START INPUT RECORDS

$ cat config.mk
export PLATFORM = sky130hd
export DESIGN_NAME = fxRegFile
export DESIGN_NICKNAME = d
export VERILOG_FILES = /design/src/hw/fxPkg.sv /design/src/hw/fxRegFile.sv
export SDC_FILE = /design/constraint.sdc
export NUM_CORES = 2
export LEC_CHECK = 0
export BUFFER_PORTS_ARGS = -buffer_cell sky130_fd_sc_hd__buf_2
export CAP_MARGIN = 5
export CELL_PAD_IN_SITES_DETAIL_PLACEMENT = 0
export CELL_PAD_IN_SITES_GLOBAL_PLACEMENT = 1
export CORE_ASPECT_RATIO = 1.25
export CORE_UTILIZATION = 54
export CTS_CLUSTER_DIAMETER = 50
export DETAILED_ROUTE_END_ITERATION = 8
export GPL_ROUTABILITY_DRIVEN = 1
export PLACE_DENSITY = 0.87
export SLEW_MARGIN = 10
export SYNTH_ARGS = -nofsm -noshare
export SYNTH_HDL_FRONTEND = slang
export SYNTH_SLANG_ARGS = --single-unit
$ cat constraint.sdc
create_clock -name clock_i -period 4.75 [get_ports clock_i]
set_clock_uncertainty 0.1 [all_clocks]
set_input_delay 0.2375 -clock clock_i [delete_from_list [all_inputs] [get_ports clock_i]]
set_output_delay 0.2375 -clock clock_i [all_outputs]
set_load 0.005 [all_outputs]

END INPUT RECORDS

▶ _TASK BRIEF_
Working from the entries above, return all lines that contain "fxRegFile".

▶ _ANSWER TO THIS EXERCISE_
export DESIGN_NAME = fxRegFile
export VERILOG_FILES = /design/src/hw/fxPkg.sv /design/src/hw/fxRegFile.sv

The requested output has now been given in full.